Here are 10 questions I asked him before I shared my thoughts:
- What is your current revenue and growth rate?
- How confident are you about that growth?
- Are you sustainably profitable now?
- Do you have investors or a co-founder? Do they have a say?
- What’s happening in your market?
- Are potential buyers interested right now?
- How long have you been in this business?
- Are you tired?
- Will you enjoy being the CEO for your next growth phase?
- Do you need the money for some reason?
There is usually no clear yes or no answer, even after all these “it depends” questions.
Rule of 40 means a combined growth rate and profit percentage that adds up to 40. Grow at 25% + profits of 15%, for example. Steady and healthy.

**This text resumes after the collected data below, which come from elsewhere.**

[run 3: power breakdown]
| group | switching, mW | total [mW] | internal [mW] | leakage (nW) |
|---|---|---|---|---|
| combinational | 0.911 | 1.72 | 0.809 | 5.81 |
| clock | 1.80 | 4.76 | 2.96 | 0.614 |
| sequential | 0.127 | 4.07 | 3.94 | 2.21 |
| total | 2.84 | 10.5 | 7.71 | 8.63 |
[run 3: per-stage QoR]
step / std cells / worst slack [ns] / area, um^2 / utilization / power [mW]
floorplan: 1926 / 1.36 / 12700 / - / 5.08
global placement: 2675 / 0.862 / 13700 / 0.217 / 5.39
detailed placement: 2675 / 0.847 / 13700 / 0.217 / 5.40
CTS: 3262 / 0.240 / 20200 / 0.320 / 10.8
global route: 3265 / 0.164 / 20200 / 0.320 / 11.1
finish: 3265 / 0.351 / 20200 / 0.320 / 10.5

This is a $5M ARR business in a slow-moving niche of a huge vertical. The founder has an efficient business that can keep growing, and he isn’t tired. And his VC investors are very patient, surprisingly.
After a 20-minute conversation, I couldn’t find any reason for him to hurry up and sell it soon.
There are some clear advantages of growing to $10M ARR, even if it takes 4 or 5 years.
- There are many more potential buyers for a $10M ARR business than a $5M business. He’ll get a higher multiple of (higher) revenue, probably 50%+ higher.
- He has VC investors with preferred shares, so he has to clear a certain amount in liquidation preferences before he makes anything on a sale.
- A $10M ARR business is more noticeable and credible in a vertical market. The momentum from being a recognized leader will help when he sells it.
- He has some fixing and improving to do in his business: efficient customer acquisition, category creation education, and customer upsells.
- He has an innovative product for a slow-moving industry. Revenue growth won’t stop, but it won’t move very fast either.
There are risks either way, from economic trends to political waves that affect his industry, financial market ups and downs, and everything else.
He realistically could go from a 5X multiple at $5M ARR to a 7-10X multiple at $10M ARR.
So go for $25M soon or bet on a $75M-$100M exit later, all things considered?
So I told him he should work hard to grow it to $10M+ ARR and see what happens.
This is based on my experience talking through this topic with dozens of SaaS founders and M&A brokers every month.
That risk-adjusted valuation bump is an amazing ROI for a founder-CEO in the SaaS business.
He agreed with me.
He has earned the right to have a precious choice.